Em Canoas, também houve uma queda de 11,1% nos homicídios em relação ao primeiro trimestre do ano passado. Dado que, de acordo com o delegado Tiago Baldin, poderia ser muito mais significativo.
- Nós conhecemos quem mata e onde está matando. Finalizamos investigações, mas o entendimento da Vara do Júri de Canoas não tem sido por conceder as ordens de prisão que pedimos - lamenta.
No cargo desde a metade de janeiro, Baldin já encaminhou seis pedidos de prisão à Justiça. Todos foram negados.
- É preocupante constatarmos que a liberdade de três ou quatro indivíduos causa grande risco de novos homicídios na cidade. Infelizmente, os matadores são sempre os mesmos - assegura.
Latrocínio e homicídio em queda
A Secretaria da Segurança Pública (SSP), divulgou na segunda-feira os dados parciais sobre os índices de criminalidade do primeiro trimestre. O número de roubos em geral aumentou 24% e o de roubos de veículos subiu 23,1% nos três primeiros meses de 2015 no Rio Grande do Sul na comparação com o mesmo período do ano passado. De janeiro a março deste ano, apresentaram redução em relação aos três primeiros meses do ano passado os crimes de latrocínio (46,3%), extorsão mediante sequestro (62,5%), estelionato (23,2%), homicídios (5,2%) e furtos (9,1%).

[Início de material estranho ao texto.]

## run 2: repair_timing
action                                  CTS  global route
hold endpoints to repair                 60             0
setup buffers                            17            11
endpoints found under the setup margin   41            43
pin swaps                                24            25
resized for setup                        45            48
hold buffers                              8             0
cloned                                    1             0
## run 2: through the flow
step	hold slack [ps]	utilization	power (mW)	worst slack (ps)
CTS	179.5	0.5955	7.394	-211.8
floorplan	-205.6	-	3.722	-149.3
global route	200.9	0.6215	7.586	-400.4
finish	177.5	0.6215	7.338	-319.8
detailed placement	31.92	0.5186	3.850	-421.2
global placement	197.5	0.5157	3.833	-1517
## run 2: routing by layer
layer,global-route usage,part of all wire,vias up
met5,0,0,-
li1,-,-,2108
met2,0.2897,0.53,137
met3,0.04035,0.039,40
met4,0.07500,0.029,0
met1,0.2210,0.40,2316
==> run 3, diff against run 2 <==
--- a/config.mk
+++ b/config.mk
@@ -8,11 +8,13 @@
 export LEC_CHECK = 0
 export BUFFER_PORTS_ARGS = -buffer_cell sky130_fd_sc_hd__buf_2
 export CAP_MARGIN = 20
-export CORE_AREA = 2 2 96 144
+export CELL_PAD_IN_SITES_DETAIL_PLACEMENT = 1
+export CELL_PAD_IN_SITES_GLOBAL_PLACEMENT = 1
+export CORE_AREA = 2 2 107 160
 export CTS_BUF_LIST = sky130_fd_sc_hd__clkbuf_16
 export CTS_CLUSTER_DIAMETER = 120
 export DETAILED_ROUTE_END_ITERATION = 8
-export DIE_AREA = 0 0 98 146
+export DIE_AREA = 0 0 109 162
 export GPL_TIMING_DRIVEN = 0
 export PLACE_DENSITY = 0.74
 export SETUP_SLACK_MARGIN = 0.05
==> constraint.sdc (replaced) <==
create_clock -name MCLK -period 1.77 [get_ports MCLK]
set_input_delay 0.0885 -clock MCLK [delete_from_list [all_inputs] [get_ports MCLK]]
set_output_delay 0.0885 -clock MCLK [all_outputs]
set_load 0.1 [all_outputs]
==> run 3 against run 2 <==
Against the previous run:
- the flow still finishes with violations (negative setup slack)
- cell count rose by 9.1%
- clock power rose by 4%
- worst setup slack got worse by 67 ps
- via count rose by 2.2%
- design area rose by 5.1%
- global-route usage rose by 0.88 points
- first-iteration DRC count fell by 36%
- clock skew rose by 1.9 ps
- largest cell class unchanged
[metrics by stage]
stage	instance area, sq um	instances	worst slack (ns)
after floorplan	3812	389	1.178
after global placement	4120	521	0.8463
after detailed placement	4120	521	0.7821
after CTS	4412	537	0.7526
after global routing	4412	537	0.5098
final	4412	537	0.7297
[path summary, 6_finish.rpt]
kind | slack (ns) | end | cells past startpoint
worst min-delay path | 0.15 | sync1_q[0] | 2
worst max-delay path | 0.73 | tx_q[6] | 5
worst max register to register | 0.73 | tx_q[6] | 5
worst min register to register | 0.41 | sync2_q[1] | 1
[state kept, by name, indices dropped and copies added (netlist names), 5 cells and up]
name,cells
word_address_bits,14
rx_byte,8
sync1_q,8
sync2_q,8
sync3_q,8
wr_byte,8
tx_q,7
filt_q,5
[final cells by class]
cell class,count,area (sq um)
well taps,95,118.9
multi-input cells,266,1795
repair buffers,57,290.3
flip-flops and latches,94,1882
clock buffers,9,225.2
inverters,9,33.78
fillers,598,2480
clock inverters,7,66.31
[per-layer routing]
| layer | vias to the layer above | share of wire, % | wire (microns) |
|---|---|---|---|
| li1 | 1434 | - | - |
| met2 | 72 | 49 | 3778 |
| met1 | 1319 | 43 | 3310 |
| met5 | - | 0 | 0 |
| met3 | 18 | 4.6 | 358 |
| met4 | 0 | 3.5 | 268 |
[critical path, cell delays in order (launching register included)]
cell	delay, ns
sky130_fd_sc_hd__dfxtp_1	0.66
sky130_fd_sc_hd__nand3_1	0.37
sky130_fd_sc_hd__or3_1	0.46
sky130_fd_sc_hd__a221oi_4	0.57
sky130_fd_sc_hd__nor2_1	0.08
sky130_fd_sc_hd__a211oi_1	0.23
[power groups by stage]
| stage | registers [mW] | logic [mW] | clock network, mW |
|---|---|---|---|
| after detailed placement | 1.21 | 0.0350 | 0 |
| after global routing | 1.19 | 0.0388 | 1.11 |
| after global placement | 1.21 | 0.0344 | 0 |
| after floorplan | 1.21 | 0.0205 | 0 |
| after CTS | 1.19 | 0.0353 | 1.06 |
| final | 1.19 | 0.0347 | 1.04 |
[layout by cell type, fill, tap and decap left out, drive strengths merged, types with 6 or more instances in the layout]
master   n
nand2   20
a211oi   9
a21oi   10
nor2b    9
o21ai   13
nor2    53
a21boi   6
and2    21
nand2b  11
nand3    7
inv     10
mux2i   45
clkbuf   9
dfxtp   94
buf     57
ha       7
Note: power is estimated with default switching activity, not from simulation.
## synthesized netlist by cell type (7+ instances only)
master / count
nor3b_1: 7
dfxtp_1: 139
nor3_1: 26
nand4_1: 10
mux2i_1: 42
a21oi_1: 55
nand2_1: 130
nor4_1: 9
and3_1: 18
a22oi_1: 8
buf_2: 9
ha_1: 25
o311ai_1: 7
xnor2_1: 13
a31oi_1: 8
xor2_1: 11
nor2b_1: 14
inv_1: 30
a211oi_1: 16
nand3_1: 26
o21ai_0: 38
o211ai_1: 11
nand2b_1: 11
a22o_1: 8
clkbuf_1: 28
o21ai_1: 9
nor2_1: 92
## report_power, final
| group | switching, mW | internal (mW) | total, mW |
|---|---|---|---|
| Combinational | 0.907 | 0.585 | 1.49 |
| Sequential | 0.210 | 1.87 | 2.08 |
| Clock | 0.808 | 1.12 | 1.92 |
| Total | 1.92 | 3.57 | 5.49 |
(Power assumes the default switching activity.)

De acordo com secretário da Segurança Pública, Wantuir Jacini, a redução ocorreu em razão da mudança de estratégia da SSP neste ano, com o trabalho focado nos crimes que mais impactam a sociedade, que são os contra a vida e contra o patrimônio.
Segundo a assessoria de imprensa do órgão, um balanço completo será apresentado na última semana de abril.
Os números de homicídios:
Foram 397 assassinatos na Região Metropolitana nos três primeiros meses do ano.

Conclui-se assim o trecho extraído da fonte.